Proving that $\lim_{(x,y)\to(0,2)} |y|^x(x+1)^y = 1$ using the limit definition I started with this strategy:
$$||y|^x(x+1)^y - 1| = \bigg||y|^x \bigg((x+1)^y -\frac{1}{|y|^{x-1}} + \frac{1}{|y|^x} \bigg) + |y| - 2 \bigg| \leq \bigg||y|^x \bigg((x+1)^y -\frac{1}{|y|^{x-1}} + \frac{1}{|y|^x} \bigg) \bigg| + ||y| - 2 |  $$
But it soon went awry.
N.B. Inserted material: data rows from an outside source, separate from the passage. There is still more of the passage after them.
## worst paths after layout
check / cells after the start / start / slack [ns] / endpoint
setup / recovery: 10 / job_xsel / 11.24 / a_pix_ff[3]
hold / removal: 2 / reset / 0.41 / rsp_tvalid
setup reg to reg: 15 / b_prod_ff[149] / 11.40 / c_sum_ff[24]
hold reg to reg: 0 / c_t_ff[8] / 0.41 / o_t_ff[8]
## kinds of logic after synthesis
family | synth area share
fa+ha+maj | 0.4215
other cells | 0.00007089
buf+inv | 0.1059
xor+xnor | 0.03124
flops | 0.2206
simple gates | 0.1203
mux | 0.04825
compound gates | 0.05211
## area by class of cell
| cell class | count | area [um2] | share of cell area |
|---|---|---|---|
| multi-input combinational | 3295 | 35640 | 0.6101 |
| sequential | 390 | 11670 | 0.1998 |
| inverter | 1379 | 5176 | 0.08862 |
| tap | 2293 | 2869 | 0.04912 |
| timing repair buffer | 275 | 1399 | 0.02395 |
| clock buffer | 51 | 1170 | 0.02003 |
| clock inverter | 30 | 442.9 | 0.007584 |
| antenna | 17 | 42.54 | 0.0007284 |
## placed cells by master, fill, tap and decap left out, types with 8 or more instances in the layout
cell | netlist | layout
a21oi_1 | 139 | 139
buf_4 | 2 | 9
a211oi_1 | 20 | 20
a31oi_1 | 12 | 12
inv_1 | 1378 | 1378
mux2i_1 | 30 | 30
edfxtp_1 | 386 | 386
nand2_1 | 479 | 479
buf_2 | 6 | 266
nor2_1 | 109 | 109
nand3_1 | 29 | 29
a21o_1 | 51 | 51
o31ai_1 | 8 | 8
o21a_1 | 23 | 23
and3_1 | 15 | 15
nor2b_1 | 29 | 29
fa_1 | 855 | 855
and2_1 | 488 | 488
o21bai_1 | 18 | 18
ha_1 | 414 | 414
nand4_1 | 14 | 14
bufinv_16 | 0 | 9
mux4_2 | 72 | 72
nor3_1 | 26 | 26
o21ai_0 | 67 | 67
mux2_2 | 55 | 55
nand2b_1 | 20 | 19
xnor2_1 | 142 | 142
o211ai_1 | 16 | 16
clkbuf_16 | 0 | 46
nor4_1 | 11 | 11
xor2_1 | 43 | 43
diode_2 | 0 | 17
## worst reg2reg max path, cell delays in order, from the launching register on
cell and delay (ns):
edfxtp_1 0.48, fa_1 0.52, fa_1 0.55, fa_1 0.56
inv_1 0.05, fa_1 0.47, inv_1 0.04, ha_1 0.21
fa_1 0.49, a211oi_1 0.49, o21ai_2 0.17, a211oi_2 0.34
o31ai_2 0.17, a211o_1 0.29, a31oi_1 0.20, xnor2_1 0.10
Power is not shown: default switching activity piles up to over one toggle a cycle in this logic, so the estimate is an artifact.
<file path="src/design/rle_bgra_line_decoder_unit_assert.svh">
// ----------------------------------------------------------------------------
// Assertion macros for the run-length BGRA line decoder
// Shared concurrent check forms, synchronous reset masks each check.
// ----------------------------------------------------------------------------
`ifndef RLE_BGRA_LINE_DECODER_UNIT_ASSERT_SVH
`define RLE_BGRA_LINE_DECODER_UNIT_ASSERT_SVH

// same-cycle implication
`define RBLD_ASSERT_IMP(label, clk, rst, ante, cons, msg) \
  label: assert property (@(posedge clk) disable iff (rst) (ante) |-> (cons)) \
    else $error(msg);

// next-cycle implication
`define RBLD_ASSERT_NXT(label, clk, rst, ante, cons, msg) \
  label: assert property (@(posedge clk) disable iff (rst) (ante) |=> (cons)) \
    else $error(msg);

`endif

</file>
<file path="src/design/rbld_pkg.sv">
// ----------------------------------------------------------------------------
// rbld_pkg
// Shared types of the run-length BGRA line decoder.
// ----------------------------------------------------------------------------
package rbld_pkg;

  typedef struct packed {
    logic [7:0]  blue;
    logic [7:0]  green;
    logic [7:0]  red;
    logic [7:0]  alpha;
    logic [10:0] repeat_count;
    logic        line_end;
  } result_t;

  // queue status reported by the queue to the top level
  typedef struct packed {
    logic full;
    logic not_empty;
  } q_status_t;

endpackage

</file>
<file path="src/design/rbld_parser.sv">
// ----------------------------------------------------------------------------
// rbld_parser
// Front part: takes one compressed byte per cycle while fire is high, tracks
// alignment, run headers, pad bytes and pixel gathering, and issues at most one run word per byte.
// ----------------------------------------------------------------------------
module rbld_parser #(
  parameter int MAX_WIDTH = 4096
) (
  input  logic                clk,
  input  logic                rst,
  input  logic [12:0]         line_width,
  input  logic                fire,
  input  logic [7:0]          data_byte,
  input  logic                line_start,
  output logic                res_valid,
  output rbld_pkg::result_t   res
);

  localparam int          PL_W   = $clog2(MAX_WIDTH + 1);
  localparam logic [12:0] MAX_13 = 13'(MAX_WIDTH);

  localparam logic [2:0] KIND_LIT3 = 3'd2;
  localparam logic [2:0] KIND_VAL3 = 3'd3;
  localparam logic [2:0] KIND_LIT4 = 3'd4;
  localparam logic [2:0] KIND_VAL4 = 3'd5;

  typedef enum logic [2:0] {
    PH_HDR_LO, PH_HDR_HI, PH_PAD, PH_LIT3, PH_VAL3, PH_LIT4, PH_VAL4
  } phase_t;

  phase_t            phase, phase_next;
  logic              parity, parity_next;
  logic [PL_W-1:0]   pixels_left, pixels_left_next;
  logic [10:0]       run_left, run_left_next;
  logic [2:0]        run_kind, run_kind_next;
  logic [1:0]        pad_left, pad_left_next;
  logic [1:0]        byte_in_pixel, byte_in_pixel_next;
  logic [23:0]       gathered, gathered_next;

  logic              res_hit;
  rbld_pkg::result_t res_c;
  logic              do_enter;
  logic              par;
  logic [10:0]       hdr_cnt;
  logic [10:0]       cnt;
  logic              last;
  logic              wide_px;
  logic [1:0]        need;

  always_comb begin
    phase_next         = phase;
    parity_next        = parity;
    pixels_left_next   = pixels_left;
    run_left_next      = run_left;
    run_kind_next      = run_kind;
    pad_left_next      = pad_left;
    byte_in_pixel_next = byte_in_pixel;
    gathered_next      = gathered;
    res_hit            = 1'b0;
    res_c              = '0;
    do_enter           = 1'b0;
    par                = 1'b0;
    hdr_cnt            = {data_byte[2:0], gathered[7:0]};
    cnt                = '0;
    last               = 1'b0;
    wide_px            = (phase == PH_LIT4) || (phase == PH_VAL4);
    need               = wide_px ? 2'd3 : 2'd2;

    // new line: abort any run, restart at offset zero
    if (line_start) begin
      pixels_left_next   = (line_width > MAX_13) ? PL_W'(MAX_WIDTH) : PL_W'(line_width);
      parity_next        = 1'b0;
      run_kind_next      = '0;
      pad_left_next      = '0;
      phase_next         = PH_HDR_LO;
      run_left_next      = '0;
      byte_in_pixel_next = '0;
      gathered_next      = '0;
    end

    if (!(phase_next == PH_HDR_LO && pixels_left_next == '0)) begin
      par         = parity_next;
      parity_next = ~parity_next;
      case (phase_next)
        PH_HDR_LO: begin
          // drop the filler byte at an odd offset
          if (!par) begin
            gathered_next = {16'd0, data_byte};
            phase_next    = PH_HDR_HI;
          end
        end
        PH_HDR_HI: begin
          hdr_cnt = {data_byte[2:0], gathered_next[7:0]};
          if ({2'b00, hdr_cnt} > 13'(pixels_left_next)) begin
            cnt = 11'(pixels_left_next);
          end else begin
            cnt = hdr_cnt;
          end
          run_kind_next      = data_byte[7:5];
          pad_left_next      = data_byte[4:3];
          pixels_left_next   = pixels_left_next - PL_W'(cnt);
          run_left_next      = cnt;
          gathered_next      = '0;
          byte_in_pixel_next = '0;
          if (data_byte[4:3] != 2'd0) begin
            phase_next = PH_PAD;
          end else begin
            do_enter = 1'b1;
          end
        end
        PH_PAD: begin
          pad_left_next = pad_left_next - 2'd1;
          if (pad_left_next == 2'd0) begin
            do_enter = 1'b1;
          end
        end
        PH_LIT3, PH_VAL3, PH_LIT4, PH_VAL4: begin
          if (byte_in_pixel_next < need) begin
            gathered_next = gathered_next | (24'(data_byte) << {byte_in_pixel_next, 3'b000});
            byte_in_pixel_next = byte_in_pixel_next + 2'd1;
          end else begin
            if (wide_px) begin
              res_c.alpha = gathered_next[7:0];
              res_c.blue  = gathered_next[15:8];
              res_c.green = gathered_next[23:16];
            end else begin
              res_c.blue  = gathered_next[7:0];
              res_c.green = gathered_next[15:8];
              res_c.alpha = 8'hff;
            end
            res_c.red          = data_byte;
            byte_in_pixel_next = '0;
            gathered_next      = '0;
            if (phase_next == PH_LIT3 || phase_next == PH_LIT4) begin
              run_left_next = run_left_next - 11'd1;
              last          = (run_left_next == 11'd0);
              if (last) begin
                phase_next = PH_HDR_LO;
              end
              res_hit            = 1'b1;
              res_c.repeat_count = 11'd1;
              res_c.line_end     = last && (pixels_left_next == '0);
            end else begin
              cnt           = run_left_next;
              run_left_next = '0;
              phase_next    = PH_HDR_LO;
              res_hit            = (cnt != 11'd0);
              res_c.repeat_count = cnt;
              res_c.line_end     = (pixels_left_next == '0);
            end
          end
        end
        default: begin
          run_left_next      = '0;
          byte_in_pixel_next = '0;
          gathered_next      = '0;
          phase_next         = PH_HDR_LO;
        end
      endcase

      // header and pads done: start the data part of the run
      if (do_enter) begin
        byte_in_pixel_next = '0;
        gathered_next      = '0;
        case (run_kind_next)
          KIND_LIT3: begin
            if (run_left_next == 11'd0) begin
              phase_next = PH_HDR_LO;
            end else begin
              phase_next = PH_LIT3;
            end
          end
          KIND_VAL3: begin
            phase_next = PH_VAL3;
          end
          KIND_LIT4: begin
            if (run_left_next == 11'd0) begin
              phase_next = PH_HDR_LO;
            end else begin
              phase_next = PH_LIT4;
            end
          end
          KIND_VAL4: begin
            phase_next = PH_VAL4;
          end
          default: begin
            // skipped pixels come out as zeros right away
            cnt                = run_left_next;
            run_left_next      = '0;
            phase_next         = PH_HDR_LO;
            res_hit            = (cnt != 11'd0);
            res_c              = '0;
            res_c.repeat_count = cnt;
            res_c.line_end     = (pixels_left_next == '0);
          end
        endcase
      end
    end
  end

  assign res_valid = fire && res_hit;
  assign res       = res_c;

  always_ff @(posedge clk) begin
    if (rst) begin
      phase         <= PH_HDR_LO;
      parity        <= 1'b0;
      pixels_left   <= '0;
      run_left      <= '0;
      run_kind      <= '0;
      pad_left      <= '0;
      byte_in_pixel <= '0;
      gathered      <= '0;
    end else if (fire) begin
      phase         <= phase_next;
      parity        <= parity_next;
      pixels_left   <= pixels_left_next;
      run_left      <= run_left_next;
      run_kind      <= run_kind_next;
      pad_left      <= pad_left_next;
      byte_in_pixel <= byte_in_pixel_next;
      gathered      <= gathered_next;
    end
  end

endmodule

</file>
<file path="src/design/rbld_fifo.sv">
// ----------------------------------------------------------------------------
// rbld_fifo
// Short run-word queue between the parser and the output stage.
// ----------------------------------------------------------------------------
module rbld_fifo #(
  parameter int DEPTH = 4
) (
  input  logic                  clk,
  input  logic                  rst,
  input  logic                  wr,
  input  rbld_pkg::result_t     wr_data,
  input  logic                  rd,
  output rbld_pkg::result_t     rd_data,
  output rbld_pkg::q_status_t   status
);

  localparam int AW = (DEPTH > 1) ? $clog2(DEPTH) : 1;
  localparam int CW = $clog2(DEPTH + 1);

  rbld_pkg::result_t mem [DEPTH];
  logic [AW-1:0]     wr_ptr;
  logic [AW-1:0]     rd_ptr;
  logic [CW-1:0]     count;

  assign rd_data          = mem[rd_ptr];
  assign status.full      = (count == CW'(DEPTH));
  assign status.not_empty = (count != '0);

  always_ff @(posedge clk) begin
    if (wr) begin
      mem[wr_ptr] <= wr_data;
    end
  end

  always_ff @(posedge clk) begin
    if (rst) begin
      wr_ptr <= '0;
      rd_ptr <= '0;
      count  <= '0;
    end else begin
      if (wr) begin
        wr_ptr <= (wr_ptr == AW'(DEPTH - 1)) ? '0 : wr_ptr + 1'b1;
      end
      if (rd) begin
        rd_ptr <= (rd_ptr == AW'(DEPTH - 1)) ? '0 : rd_ptr + 1'b1;
      end
      case ({wr, rd})
        2'b10:   count <= count + 1'b1;
        2'b01:   count <= count - 1'b1;
        default: count <= count;
      endcase
    end
  end

endmodule

</file>
<file path="src/design/rbld_out.sv">
// ----------------------------------------------------------------------------
// rbld_out
// Back part: holds the oldest run word on the result ports until popped.
// ----------------------------------------------------------------------------
module rbld_out (
  input  logic                clk,
  input  logic                rst,
  input  logic                q_valid,
  input  rbld_pkg::result_t   q_data,
  output logic                q_take,
  input  logic                pop,
  output logic                empty,
  output rbld_pkg::result_t   word
);

  logic              out_valid;
  rbld_pkg::result_t out_data;

  // refill when the slot is free or drains this cycle
  assign q_take = q_valid && (!out_valid || pop);
  assign empty  = !out_valid;
  assign word   = out_data;

  always_ff @(posedge clk) begin
    if (rst) begin
      out_valid <= 1'b0;
    end else if (q_take) begin
      out_valid <= 1'b1;
    end else if (pop) begin
      out_valid <= 1'b0;
    end
  end

  always_ff @(posedge clk) begin
    if (q_take) begin
      out_data <= q_data;
    end
  end

endmodule

</file>
<file path="src/design/rle_bgra_line_decoder_unit.sv">
// ----------------------------------------------------------------------------
// rle_bgra_line_decoder_unit
// Run-length BGRA line decoder: compressed bytes in, pixel run words out.
// Input queue side: push a byte with data_byte/line_start while full is low;
// line_start marks the first byte of a line. Result side: a run word sits on
// blue/green/red/alpha/repeat_count/line_end while empty is low; pop takes it.
// line_width is written through cfg_valid/cfg_data (cfg_ready is always high)
// while the block is idle, a rule for the user that the block does not enforce;
// values above MAX_WIDTH saturate at line start. Throughput: one byte per
// cycle while full is low. The word of a run-ending byte passes the queue,
// then the out stage, to the result ports. When pop stays low the output stage
// and the QUEUE_DEPTH-entry queue fill; full then rises and holds the byte side until a word is popped.
// Reset empties the queue and output stage, sets line_width to 640 and
// leaves no line open: bytes are dropped until one carries line_start.
// ----------------------------------------------------------------------------
`include "rle_bgra_line_decoder_unit_assert.svh"

module rle_bgra_line_decoder_unit #(
  parameter int MAX_WIDTH   = 4096,
  parameter int QUEUE_DEPTH = 4
) (
  input  logic        clk,
  input  logic        rst,
  input  logic        push,
  output logic        full,
  input  logic [7:0]  data_byte,
  input  logic        line_start,
  output logic        empty,
  input  logic        pop,
  output logic [7:0]  blue,
  output logic [7:0]  green,
  output logic [7:0]  red,
  output logic [7:0]  alpha,
  output logic [10:0] repeat_count,
  output logic        line_end,
  input  logic        cfg_valid,
  output logic        cfg_ready,
  input  logic [12:0] cfg_data
);

  logic [12:0]         line_width;
  logic                fire;
  logic                res_valid;
  rbld_pkg::result_t   res;
  rbld_pkg::result_t   q_data;
  rbld_pkg::q_status_t q_stat;
  logic                q_take;
  rbld_pkg::result_t   word;

  assign cfg_ready = 1'b1;
  assign full      = q_stat.full;
  assign fire      = push && !q_stat.full;

  always_ff @(posedge clk) begin
    if (rst) begin
      line_width <= 13'd640;
    end else if (cfg_valid) begin
      line_width <= cfg_data;
    end
  end

  rbld_parser #(.MAX_WIDTH(MAX_WIDTH)) u_parser (
    .clk        (clk),
    .rst        (rst),
    .line_width (line_width),
    .fire       (fire),
    .data_byte  (data_byte),
    .line_start (line_start),
    .res_valid  (res_valid),
    .res        (res)
  );

  rbld_fifo #(.DEPTH(QUEUE_DEPTH)) u_fifo (
    .clk     (clk),
    .rst     (rst),
    .wr      (res_valid),
    .wr_data (res),
    .rd      (q_take),
    .rd_data (q_data),
    .status  (q_stat)
  );

  rbld_out u_out (
    .clk     (clk),
    .rst     (rst),
    .q_valid (q_stat.not_empty),
    .q_data  (q_data),
    .q_take  (q_take),
    .pop     (pop),
    .empty   (empty),
    .word    (word)
  );

  assign blue         = word.blue;
  assign green        = word.green;
  assign red          = word.red;
  assign alpha        = word.alpha;
  assign repeat_count = word.repeat_count;
  assign line_end     = word.line_end;

  `RBLD_ASSERT_IMP(a_count_nonzero, clk, rst, !empty, repeat_count != 11'd0, "empty run word")
  `RBLD_ASSERT_NXT(a_queue_feeds_out, clk, rst, q_stat.not_empty && empty, !empty, "word stuck")
  `RBLD_ASSERT_IMP(a_no_write_when_full, clk, rst, q_stat.full, !res_valid, "queue overrun")

endmodule
</file>
--- src/sv/fps_seq.sv ---
// Configuration registers, pre-run sequencer, hourly credit bucket and result register.
module fps_seq
    import fps_pkg::*;
(
    input  logic                   i_clk,
    input  logic                   i_rst_n,
    input  logic                   i_cfg_we,
    input  logic [CFG_INDEX_W-1:0] i_cfg_index,
    input  logic [CFG_DATA_W-1:0]  i_cfg_data,
    input  logic                   i_info_valid,
    output logic                   o_info_stall,
    input  t_hour_info             i_info,
    output logic                   o_rsp_valid,
    input  logic                   i_rsp_stall,
    output t_tick_rsp              o_rsp
);

    typedef enum logic [1:0] {
        MODE_IDLE   = 2'd0,
        MODE_PRERUN = 2'd1,
        MODE_SPENT  = 2'd2
    } t_mode;

    logic        r_heat_en;
    logic        r_cool_en;
    logic [16:0] r_max_run;
    logic [6:0]  r_fan_pct;

    t_mode       r_mode;
    logic [20:0] r_bucket_hour;
    logic [31:0] r_run_start;
    logic [31:0] r_last;
    logic [11:0] r_credit;
    logic        r_rsp_v;
    t_tick_rsp   r_rsp;

    t_mode       n_mode;
    logic [31:0] n_run_start;
    logic [31:0] n_last;
    logic [11:0] n_credit;
    t_tick_rsp   n_rsp;

    logic        w_take;
    logic        w_pred;
    logic        w_hour_chg;
    logic [11:0] w_credit_base;
    logic [31:0] w_last_base;
    logic [31:0] w_slice;
    logic [11:0] w_room;
    logic [11:0] w_credit_add;
    logic [31:0] w_run_time;
    logic        w_run_done;
    logic        w_drop;

    assign w_take       = i_info_valid && (!r_rsp_v || !i_rsp_stall);
    assign o_info_stall = r_rsp_v && i_rsp_stall;

    always_comb begin
        w_pred = (r_heat_en && i_info.req.heat_predicted)
              || (r_cool_en && i_info.req.cool_predicted);
        w_drop = i_info.req.call_active || !w_pred;
        w_hour_chg    = i_info.hour != r_bucket_hour;
        w_credit_base = w_hour_chg ? 12'd0 : r_credit;
        w_last_base   = (w_hour_chg && r_mode == MODE_PRERUN && r_last < i_info.hour_start)
                      ? i_info.hour_start : r_last;
        w_slice      = i_info.req.now_seconds - w_last_base;
        w_room       = 12'(HOUR_SECONDS) - w_credit_base;
        w_credit_add = (w_slice >= {20'b0, w_room}) ? 12'(HOUR_SECONDS)
                                                    : w_credit_base + w_slice[11:0];
        w_run_time = i_info.req.now_seconds - r_run_start;
        w_run_done = w_run_time >= {15'b0, r_max_run};

        n_mode      = r_mode;
        n_run_start = r_run_start;
        n_last      = w_last_base;
        n_credit    = w_credit_base;
        unique case (r_mode)
            MODE_PRERUN: begin
                n_credit = w_credit_add;
                n_last   = i_info.req.now_seconds;
                if (w_drop) begin
                    n_mode = MODE_IDLE;
                end else if (w_run_done) begin
                    n_mode = MODE_SPENT;
                end
            end
            MODE_SPENT: begin
                if (w_drop) begin
                    n_mode = MODE_IDLE;
                end
            end
            default: begin
                n_mode = MODE_IDLE;
                if (w_pred && !i_info.req.call_active) begin
                    n_mode      = MODE_PRERUN;
                    n_run_start = i_info.req.now_seconds;
                    n_last      = i_info.req.now_seconds;
                end
            end
        endcase

        n_rsp.pre_running = n_mode == MODE_PRERUN;
        n_rsp.fan_drive   = (n_mode == MODE_PRERUN) ? r_fan_pct : 7'd0;
        n_rsp.hour_credit = n_credit;
    end

    always_ff @(posedge i_clk) begin
        if (!i_rst_n) begin
            r_heat_en     <= 1'b1;
            r_cool_en     <= 1'b1;
            r_max_run     <= 17'd900;
            r_fan_pct     <= 7'd50;
            r_mode        <= MODE_IDLE;
            r_bucket_hour <= '0;
            r_run_start   <= '0;
            r_last        <= '0;
            r_credit      <= '0;
            r_rsp_v       <= 1'b0;
        end else begin
            if (i_cfg_we) begin
                unique case (i_cfg_index)
                    CFG_HEAT_ENABLED:    r_heat_en <= i_cfg_data[0];
                    CFG_COOL_ENABLED:    r_cool_en <= i_cfg_data[0];
                    CFG_MAX_RUN_SECONDS: r_max_run <= i_cfg_data[16:0];
                    CFG_FAN_PERCENT:     r_fan_pct <= i_cfg_data[6:0];
                    default: ;
                endcase
            end
            if (w_take) begin
                r_mode        <= n_mode;
                r_bucket_hour <= i_info.hour;
                r_run_start   <= n_run_start;
                r_last        <= n_last;
                r_credit      <= n_credit;
            end
            if (!r_rsp_v || !i_rsp_stall) begin
                r_rsp_v <= i_info_valid;
            end
        end
    end

    always_ff @(posedge i_clk) begin
        if (w_take) begin
            r_rsp <= n_rsp;
        end
    end

    assign o_rsp_valid = r_rsp_v;
    assign o_rsp       = r_rsp;

    a_credit_cap: assert property (@(posedge i_clk) disable iff (!i_rst_n)
        r_credit <= 12'(HOUR_SECONDS))
        else $error("credit above one hour");

    a_spent_no_prerun: assert property (@(posedge i_clk) disable iff (!i_rst_n)
        r_mode == MODE_SPENT |=> r_mode != MODE_PRERUN)
        else $error("spent went straight to pre-run");

    a_rsp_matches_state: assert property (@(posedge i_clk) disable iff (!i_rst_n)
        r_rsp_v |-> (r_rsp.pre_running == (r_mode == MODE_PRERUN))
                    && (r_rsp.hour_credit == r_credit))
        else $error("result register out of step with state");

    a_fan_off_when_idle: assert property (@(posedge i_clk) disable iff (!i_rst_n)
        r_rsp_v && !r_rsp.pre_running |-> r_rsp.fan_drive == 7'd0)
        else $error("fan driven outside pre-run");

endmodule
Should I use $e^{\ln x} = x$ and/or $x-1 \leq e^{x} - 2$? I'm completely lost.
 A: What we have here is a product of two similar-looking exponential functions.  I will prove
$$\lim_{(x,y) \rightarrow (0,2)} |y|^{x} = 1.$$
Let $\epsilon > 0$ be arbitrary.  We seek a $\delta > 0$ such that $|(x,y-2)| < \delta$ implies $||y|^{x} - 1| < \epsilon$.  No matter which $\delta$ we select, the following is true:
$$||y|^{x} - 1| = \begin{cases}
1 - |y|^{x} \leq 1 - (2+\delta)^{-\delta}, \ \ \ |y|^{x} - 1 \leq 0 \\
|y|^{x} - 1 \leq (2+\delta)^{\delta} - 1, \ \  \ |y|^{x} - 1 \geq 0,
\end{cases}$$
where we use the reverse triangle inequality to get $|y| \leq 2+\delta$.  In the first case above, we know $x \geq -\delta$.
Focus on the second case: We want to select $\delta$ such that $\epsilon \geq (2+\delta)^{\delta} - 1$.  An equivalent condition is $\ln(\epsilon+1) \geq \delta \ln(2+\delta)$.  A sufficient condition is $\ln(\epsilon + 1) \geq \delta(2+\delta)$, since $\ln(z) \leq z$ for any $z > 0$.  By solving this inequality for $\delta$, we get an even more sufficient condition of $\delta \leq \sqrt{\ln(\epsilon + 1) + 1} - 1$.  By selecting $\delta$ in this way, we will get $|y|^{x} - 1 < \epsilon$.
First case:  We have $1 - (2+\delta)^{-\delta} = 1 - e^{-\delta\ln(2+\delta)} \leq \delta\ln(2+\delta)$ by the property $1 - e^{-z} \leq z$ for any real $z$.  If we assume the condition for $\delta$ in the second case, then $\delta \ln(2+\delta) < \ln(\epsilon+1) \leq \epsilon$ (this last inequality is another property of $\ln(\cdot)$).
This shows that selecting $\delta = \sqrt{\ln(\epsilon+1)+1} - 1$ works for both cases of $||y|^{x} - 1|$ being less than $\epsilon$.
Showing $\lim_{(x,y) \rightarrow (0,2)}(x+1)^{y} = 1$ has almost identical steps, so I will let you do that.  Once you've done this, you will get a second choice for $\delta$.  If you pick $\delta$ to be the minimum of these two choices, then your limit statement will hold.  Your analysis textbook probably has a proof for the product of two functions, so you might be able to just cite that.